Tomicic F. V, Cruces R. P, Donoso F. A. Abdominal Compartment Syndrome In Critically Ill Patients. Andes pediatr [Internet]. 2006 Jul. 8 [cited 2025 Sep. 12];77(6):557-6. Available from: https://andespediatrica.cl/index.php/rchped/article/view/2267

Abstract

In the last decade, an exponential increase in intraabdominal hypertension (IAH) and abdominal compartment syndrome reports appear in literature. Pathophysiologic implications due to increased intraabdominal pressure (IAP) on organ function within the abdomen are transcendental critically ill neonate, pediatric and adult patients. This review focuses on the available literature on definitions, epidemiology, measurement, pathophysiologic implications, radiological findings and treatment.

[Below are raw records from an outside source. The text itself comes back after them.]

`src/aic_pkg.sv`:
```
// Purpose: Shared constants and types for the amplifier control slave
// Assumes: 100 MHz system clock, AXI4-Lite with 32-bit data
// Notes:   Register indices are word indices; bus byte address is four times
package aic_pkg;

    // Serial slave address and register indices
    localparam logic [6:0] AIC_SLAVE_ADDR = 7'h6C;
    localparam logic [7:0] AIC_IDX_FAULT  = 8'h01;
    localparam logic [7:0] AIC_IDX_STATUS = 8'h02;
    localparam logic [7:0] AIC_IDX_CTRL   = 8'h03;

    // Bus byte addresses derived from the indices
    localparam int         AIC_AXI_AW      = 8;
    localparam logic [7:0] AIC_AXI_FAULT   = {AIC_IDX_FAULT[5:0], 2'b00};
    localparam logic [7:0] AIC_AXI_STATUS  = {AIC_IDX_STATUS[5:0], 2'b00};
    localparam logic [7:0] AIC_AXI_CTRL    = {AIC_IDX_CTRL[5:0], 2'b00};

    // Control register reset and fields
    localparam logic [7:0] AIC_CTRL_RESET  = 8'h78;
    localparam int         AIC_CTRL_GAIN_HI = 7;
    localparam int         AIC_CTRL_GAIN_LO = 6;
    localparam int         AIC_CTRL_LIM_HI  = 5;
    localparam int         AIC_CTRL_LIM_LO  = 3;
    localparam int         AIC_CTRL_FREQ    = 0;

    // Fault register bit positions
    localparam int AIC_FLT_OVERHEAT = 7;
    localparam int AIC_FLT_DC       = 6;
    localparam int AIC_FLT_HIGH     = 5;
    localparam int AIC_FLT_LOW      = 4;
    localparam int AIC_FLT_OVERCUR  = 3;
    localparam int AIC_FLT_DIAG     = 2;

    // Status register bit positions
    localparam int AIC_ST_PLAY  = 7;
    localparam int AIC_ST_MUTE  = 6;
    localparam int AIC_ST_DIAG  = 5;
    localparam int AIC_ST_FAULT = 4;

    // AXI responses
    localparam logic [1:0] AIC_RESP_OKAY   = 2'h0;
    localparam logic [1:0] AIC_RESP_SLVERR = 2'h2;

    // Wake time after shutdown release, least time rounded up
    localparam int AIC_CLK_NS    = 10;
    localparam int AIC_WAKE_NS   = 1000000;
    localparam int AIC_WAKE_CYC  = (AIC_WAKE_NS + AIC_CLK_NS - 1) / AIC_CLK_NS;
    localparam int AIC_WAKE_W    = 17;

    // Monitor inputs from the analogue protection and diagnostic blocks
    typedef struct packed {
        logic die_overheat_shutdown;
        logic output_overcurrent;
        logic supply_low;
        logic supply_high;
        logic dc_offset;
        logic diag_running;
        logic diag_done;
        logic short_power_stage_supply;
        logic short_ground;
        logic open_load;
        logic shorted_load;
    } aic_mon_s;

    // Settings and mode sent to the power stage
    typedef struct packed {
        logic [1:0] gain;
        logic [2:0] limit;
        logic       freq_500k;
        logic       play;
        logic       outputs_hiz;
    } aic_amp_s;

    typedef enum logic [2:0] {
        AIC_IDLE,
        AIC_RX,
        AIC_ACK,
        AIC_TX,
        AIC_MACK,
        AIC_IGNORE
    } aic_i2c_e;

    typedef enum logic [1:0] {
        AIC_K_ADDR,
        AIC_K_INDEX,
        AIC_K_DATA
    } aic_kind_e;

endpackage : aic_pkg

```
`src/aic_ctrl_slave.sv`:
```
// Purpose: Serial control slave, pin mode control and AXI4-Lite view
// Assumes: scl, sda, pins and monitors are asynchronous, two flops each
// Notes:   Serial side never stretches the clock; sda and alarm open drain
//
// Design decisions made here: the placing of the registers and register access over AXI4-Lite.
module aic_ctrl_slave
    import aic_pkg::*;
#(
    parameter int unsigned WAKE_CYCLES = AIC_WAKE_CYC
) (
    input  wire logic                  clk,
    input  wire logic                  reset_n,
    input  wire logic                  scl_in,
    input  wire logic                  sda_in,
    output logic                       sda_out,
    output logic                       sda_oe,
    input  wire logic                  standby_n,
    input  wire logic                  silence,
    output logic                       alarm_n_out,
    output logic                       alarm_n_oe,
    input  wire aic_mon_s              monitor,
    output aic_amp_s                   amp,
    input  wire logic [AIC_AXI_AW-1:0] s_axi_awaddr,
    input  wire logic                  s_axi_awvalid,
    output logic                       s_axi_awready,
    input  wire logic [31:0]           s_axi_wdata,
    input  wire logic [3:0]            s_axi_wstrb,
    input  wire logic                  s_axi_wvalid,
    output logic                       s_axi_wready,
    output logic [1:0]                 s_axi_bresp,
    output logic                       s_axi_bvalid,
    input  wire logic                  s_axi_bready,
    input  wire logic [AIC_AXI_AW-1:0] s_axi_araddr,
    input  wire logic                  s_axi_arvalid,
    output logic                       s_axi_arready,
    output logic [31:0]                s_axi_rdata,
    output logic [1:0]                 s_axi_rresp,
    output logic                       s_axi_rvalid,
    input  wire logic                  s_axi_rready
);

    typedef struct packed {
        logic                  scl_m;
        logic                  scl_s;
        logic                  scl_d;
        logic                  sda_m;
        logic                  sda_s;
        logic                  sda_d;
        logic                  stby_m;
        logic                  stby_s;
        logic                  sil_m;
        logic                  sil_s;
        aic_mon_s              mon_m;
        aic_mon_s              mon_s;
        logic                  ready;
        logic [AIC_WAKE_W-1:0] wake_cnt;
        aic_i2c_e              i2c_st;
        aic_kind_e             kind;
        logic [3:0]            cnt;
        logic [7:0]            sh;
        logic [7:0]            idx;
        logic                  rw;
        logic                  mack;
        logic                  sda_oe;
        logic [7:0]            fault;
        logic [3:0]            diag;
        logic [7:0]            ctrl;
        logic                  alarm_oe;
        aic_amp_s              amp;
        logic                  awready;
        logic                  wready;
        logic                  aw_got;
        logic                  w_got;
        logic [AIC_AXI_AW-1:0] awaddr;
        logic [7:0]            wdata;
        logic                  wstrb0;
        logic                  bvalid;
        logic [1:0]            bresp;
        logic                  arready;
        logic                  rvalid;
        logic [31:0]           rdata;
        logic [1:0]            rresp;
    } aic_st_s;

    aic_st_s    s_r;
    aic_st_s    s_nxt;
    logic       scl_rise;
    logic       scl_fall;
    logic       bus_start;
    logic       bus_stop;
    logic [7:0] live_flt;
    logic [7:0] status;

    // Register read mux shared by serial and AXI sides
    function automatic logic [7:0] aic_rd(input logic [7:0] idx,
                                          input logic [7:0] flt,
                                          input logic [7:0] sts,
                                          input logic [7:0] ctl);
        logic [7:0] v;
        v = 8'h00;
        if (idx == AIC_IDX_FAULT) begin
            v = flt;
        end else if (idx == AIC_IDX_STATUS) begin
            v = sts;
        end else if (idx == AIC_IDX_CTRL) begin
            v = ctl;
        end
        return v;
    endfunction : aic_rd

    // AXI byte address to register index, zero when unmapped
    function automatic logic [7:0] aic_axi_idx(input logic [AIC_AXI_AW-1:0] a);
        logic [7:0] v;
        v = 8'h00;
        if (a == AIC_AXI_FAULT) begin
            v = AIC_IDX_FAULT;
        end else if (a == AIC_AXI_STATUS) begin
            v = AIC_IDX_STATUS;
        end else if (a == AIC_AXI_CTRL) begin
            v = AIC_IDX_CTRL;
        end
        return v;
    endfunction : aic_axi_idx

    // Bus edges and conditions from synchronised samples
    assign scl_rise  = s_r.scl_s & ~s_r.scl_d;
    assign scl_fall  = ~s_r.scl_s & s_r.scl_d;
    assign bus_start = s_r.scl_s & s_r.scl_d & s_r.sda_d & ~s_r.sda_s;
    assign bus_stop  = s_r.scl_s & s_r.scl_d & ~s_r.sda_d & s_r.sda_s;

    // Live faults that force the outputs to Hi-Z
    always_comb begin
        live_flt = 8'h00;
        live_flt[AIC_FLT_OVERHEAT] = s_r.mon_s.die_overheat_shutdown;
        live_flt[AIC_FLT_DC]       = s_r.mon_s.dc_offset;
        live_flt[AIC_FLT_HIGH]     = s_r.mon_s.supply_high;
        live_flt[AIC_FLT_LOW]      = s_r.mon_s.supply_low;
        live_flt[AIC_FLT_OVERCUR]  = s_r.mon_s.output_overcurrent;
        live_flt[AIC_FLT_DIAG]     = s_r.mon_s.short_power_stage_supply
                                   | s_r.mon_s.short_ground
                                   | s_r.mon_s.shorted_load;
    end

    // Status register view
    always_comb begin
        status = {4'h0, s_r.diag};
        status[AIC_ST_PLAY]  = s_r.amp.play;
        status[AIC_ST_MUTE]  = s_r.sil_s;
        status[AIC_ST_DIAG]  = s_r.mon_s.diag_running;
        status[AIC_ST_FAULT] = |live_flt;
    end

    // Next state of the whole block
    always_comb begin
        logic clr;
        logic [7:0] nidx;
        clr  = 1'b0;
        nidx = 8'h00;
        s_nxt = s_r;
        // Two-flop synchronisers
        s_nxt.scl_m  = scl_in;
        s_nxt.scl_s  = s_r.scl_m;
        s_nxt.scl_d  = s_r.scl_s;
        s_nxt.sda_m  = sda_in;
        s_nxt.sda_s  = s_r.sda_m;
        s_nxt.sda_d  = s_r.sda_s;
        s_nxt.stby_m = standby_n;
        s_nxt.stby_s = s_r.stby_m;
        s_nxt.sil_m  = silence;
        s_nxt.sil_s  = s_r.sil_m;
        s_nxt.mon_m  = monitor;
        s_nxt.mon_s  = s_r.mon_m;

        // AXI write channels, either order
        if (s_axi_awvalid && s_r.awready) begin
            s_nxt.aw_got  = 1'b1;
            s_nxt.awaddr  = s_axi_awaddr;
            s_nxt.awready = 1'b0;
        end
        if (s_axi_wvalid && s_r.wready) begin
            s_nxt.w_got  = 1'b1;
            s_nxt.wdata  = s_axi_wdata[7:0];
            s_nxt.wstrb0 = s_axi_wstrb[0];
            s_nxt.wready = 1'b0;
        end
        if (s_r.aw_got && s_r.w_got && !s_r.bvalid) begin
            s_nxt.aw_got = 1'b0;
            s_nxt.w_got  = 1'b0;
            s_nxt.bvalid = 1'b1;
            s_nxt.bresp  = AIC_RESP_OKAY;
            if (aic_axi_idx(s_r.awaddr) == 8'h00) begin
                s_nxt.bresp = AIC_RESP_SLVERR;
            end else if (aic_axi_idx(s_r.awaddr) == AIC_IDX_CTRL && s_r.wstrb0
                         && s_r.stby_s) begin
                s_nxt.ctrl = s_r.wdata;
            end
        end
        if (s_r.bvalid && s_axi_bready) begin
            s_nxt.bvalid  = 1'b0;
            s_nxt.awready = 1'b1;
            s_nxt.wready  = 1'b1;
        end

        // AXI read channel
        if (s_axi_arvalid && s_r.arready) begin
            s_nxt.arready = 1'b0;
            s_nxt.rvalid  = 1'b1;
            s_nxt.rdata   = {24'h000000,
                             aic_rd(aic_axi_idx(s_axi_araddr), s_r.fault, status, s_r.ctrl)};
            s_nxt.rresp   = (aic_axi_idx(s_axi_araddr) == 8'h00) ? AIC_RESP_SLVERR
                                                                 : AIC_RESP_OKAY;
        end
        if (s_r.rvalid && s_axi_rready) begin
            s_nxt.rvalid  = 1'b0;
            s_nxt.arready = 1'b1;
        end

        if (!s_r.stby_s) begin
            // Shutdown holds the port idle and registers at default
            s_nxt.ready    = 1'b0;
            s_nxt.wake_cnt = '0;
            s_nxt.i2c_st   = AIC_IDLE;
            s_nxt.sda_oe   = 1'b0;
            s_nxt.ctrl     = AIC_CTRL_RESET;
            s_nxt.fault    = 8'h00;
            s_nxt.diag     = 4'h0;
        end else begin
            // Wake delay after shutdown release
            if (!s_r.ready) begin
                if (s_r.wake_cnt == AIC_WAKE_W'(WAKE_CYCLES - 1)) begin
                    s_nxt.ready = 1'b1;
                end else begin
                    s_nxt.wake_cnt = s_r.wake_cnt + AIC_WAKE_W'(1);
                end
            end

            // Diagnostic results, cleared when a new run starts
            if (s_r.mon_s.diag_running) begin
                s_nxt.diag = 4'h0;
            end else if (s_r.mon_s.diag_done) begin
                s_nxt.diag = {s_r.mon_s.shorted_load, s_r.mon_s.open_load,
                              s_r.mon_s.short_ground,
                              s_r.mon_s.short_power_stage_supply};
            end

            // Serial slave, sampled on rise, driven on fall only
            if (!s_r.ready) begin
                s_nxt.i2c_st = AIC_IDLE;
                s_nxt.sda_oe = 1'b0;
            end else if (bus_start) begin
                s_nxt.i2c_st = AIC_RX;
                s_nxt.kind   = AIC_K_ADDR;
                s_nxt.cnt    = 4'h0;
                s_nxt.sda_oe = 1'b0;
            end else if (bus_stop) begin
                s_nxt.i2c_st = AIC_IDLE;
                s_nxt.sda_oe = 1'b0;
            end else begin
                case (s_r.i2c_st)
                    AIC_RX: begin
                        if (scl_rise) begin
                            s_nxt.sh  = {s_r.sh[6:0], s_r.sda_s};
                            s_nxt.cnt = s_r.cnt + 4'h1;
                        end else if (scl_fall && s_r.cnt == 4'h8) begin
                            s_nxt.cnt = 4'h0;
                            case (s_r.kind)
                                AIC_K_ADDR: begin
                                    if (s_r.sh[7:1] == AIC_SLAVE_ADDR) begin
                                        s_nxt.rw     = s_r.sh[0];
                                        s_nxt.sda_oe = 1'b1;
                                        s_nxt.i2c_st = AIC_ACK;
                                    end else begin
                                        s_nxt.i2c_st = AIC_IGNORE;
                                    end
                                end
                                AIC_K_INDEX: begin
                                    s_nxt.idx    = s_r.sh;
                                    s_nxt.sda_oe = 1'b1;
                                    s_nxt.i2c_st = AIC_ACK;
                                end
                                default: begin
                                    if (s_r.idx == AIC_IDX_CTRL) begin
                                        s_nxt.ctrl = s_r.sh;
                                    end
                                    s_nxt.idx    = s_r.idx + 8'h01;
                                    s_nxt.sda_oe = 1'b1;
                                    s_nxt.i2c_st = AIC_ACK;
                                end
                            endcase
                        end
                    end
                    AIC_ACK: begin
                        if (scl_fall) begin
                            if (s_r.kind == AIC_K_ADDR && s_r.rw) begin
                                s_nxt.sh     = aic_rd(s_r.idx, s_r.fault, status, s_r.ctrl);
                                s_nxt.sda_oe = ~s_nxt.sh[7];
                                s_nxt.i2c_st = AIC_TX;
                                clr          = (s_r.idx == AIC_IDX_FAULT);
                            end else begin
                                s_nxt.sda_oe = 1'b0;
                                s_nxt.i2c_st = AIC_RX;
                                s_nxt.kind   = (s_r.kind == AIC_K_ADDR) ? AIC_K_INDEX
                                                                        : AIC_K_DATA;
                            end
                        end
                    end
                    AIC_TX: begin
                        if (scl_rise) begin
                            s_nxt.cnt = s_r.cnt + 4'h1;
                        end else if (scl_fall) begin
                            if (s_r.cnt == 4'h8) begin
                                s_nxt.cnt    = 4'h0;
                                s_nxt.sda_oe = 1'b0;
                                s_nxt.i2c_st = AIC_MACK;
                            end else begin
                                s_nxt.sh     = {s_r.sh[6:0], 1'b0};
                                s_nxt.sda_oe = ~s_r.sh[6];
                            end
                        end
                    end
                    AIC_MACK: begin
                        if (scl_rise) begin
                            s_nxt.mack = ~s_r.sda_s;
                        end else if (scl_fall) begin
                            if (s_r.mack) begin
                                nidx         = s_r.idx + 8'h01;
                                s_nxt.idx    = nidx;
                                s_nxt.sh     = aic_rd(nidx, s_r.fault, status, s_r.ctrl);
                                s_nxt.sda_oe = ~s_nxt.sh[7];
                                s_nxt.i2c_st = AIC_TX;
                                clr          = (nidx == AIC_IDX_FAULT);
                            end else begin
                                s_nxt.i2c_st = AIC_IGNORE;
                            end
                        end
                    end
                    default: begin
                        s_nxt.sda_oe = 1'b0;
                    end
                endcase
            end

            // Latched faults clear on serial read, a new event wins
            s_nxt.fault = (clr ? 8'h00 : s_r.fault) | live_flt;
        end

        // Pin and power-stage outputs
        s_nxt.alarm_oe        = s_r.stby_s && (|live_flt);
        s_nxt.amp.gain        = s_r.ctrl[AIC_CTRL_GAIN_HI:AIC_CTRL_GAIN_LO];
        s_nxt.amp.limit       = s_r.ctrl[AIC_CTRL_LIM_HI:AIC_CTRL_LIM_LO];
        s_nxt.amp.freq_500k   = s_r.ctrl[AIC_CTRL_FREQ];
        s_nxt.amp.play        = s_r.stby_s && !s_r.sil_s && !(|live_flt)
                                && !s_r.mon_s.diag_running;
        s_nxt.amp.outputs_hiz = !s_nxt.amp.play;
    end

    // State register
    always_ff @(posedge clk or negedge reset_n) begin
        if (!reset_n) begin
            s_r           <= '0;
            s_r.ctrl      <= AIC_CTRL_RESET;
            s_r.amp.gain  <= AIC_CTRL_RESET[AIC_CTRL_GAIN_HI:AIC_CTRL_GAIN_LO];
            s_r.amp.limit <= AIC_CTRL_RESET[AIC_CTRL_LIM_HI:AIC_CTRL_LIM_LO];
            s_r.amp.outputs_hiz <= 1'b1;
            s_r.awready   <= 1'b1;
            s_r.wready    <= 1'b1;
            s_r.arready   <= 1'b1;
        end else begin
            s_r <= s_nxt;
        end
    end

    // Outputs, open-drain pins only ever pull low
    assign sda_out       = 1'b0;
    assign sda_oe        = s_r.sda_oe;
    assign alarm_n_out   = 1'b0;
    assign alarm_n_oe    = s_r.alarm_oe;
    assign amp           = s_r.amp;
    assign s_axi_awready = s_r.awready;
    assign s_axi_wready  = s_r.wready;
    assign s_axi_bresp   = s_r.bresp;
    assign s_axi_bvalid  = s_r.bvalid;
    assign s_axi_arready = s_r.arready;
    assign s_axi_rdata   = s_r.rdata;
    assign s_axi_rresp   = s_r.rresp;
    assign s_axi_rvalid  = s_r.rvalid;

endmodule : aic_ctrl_slave

```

Key messages: (1) Body mass index and fluid resuscitation are independent predictors of IAH. (2) IAH increases intrathoracic, intracranial and intracardiac filling pressure and decreases left ventricular, chest wall and respiratory tract compliance. (3) IAH causes atelectasia and increases extravascular lung water. (4) PEEP can be set to counteract intraabdominal pressure. (5) Lung protective strategies should aim DPplat (plateau pressure-IAP). (6) Transdiaphragmatic filling pressures and volumetric parameters better reflect preload. (7) IAH is an independent predictor of acute renal failure. (8) IAH triggers bacterial translocation and multiple organ failure. (9) Monitoring of abdominal perfusion pressure can be useful.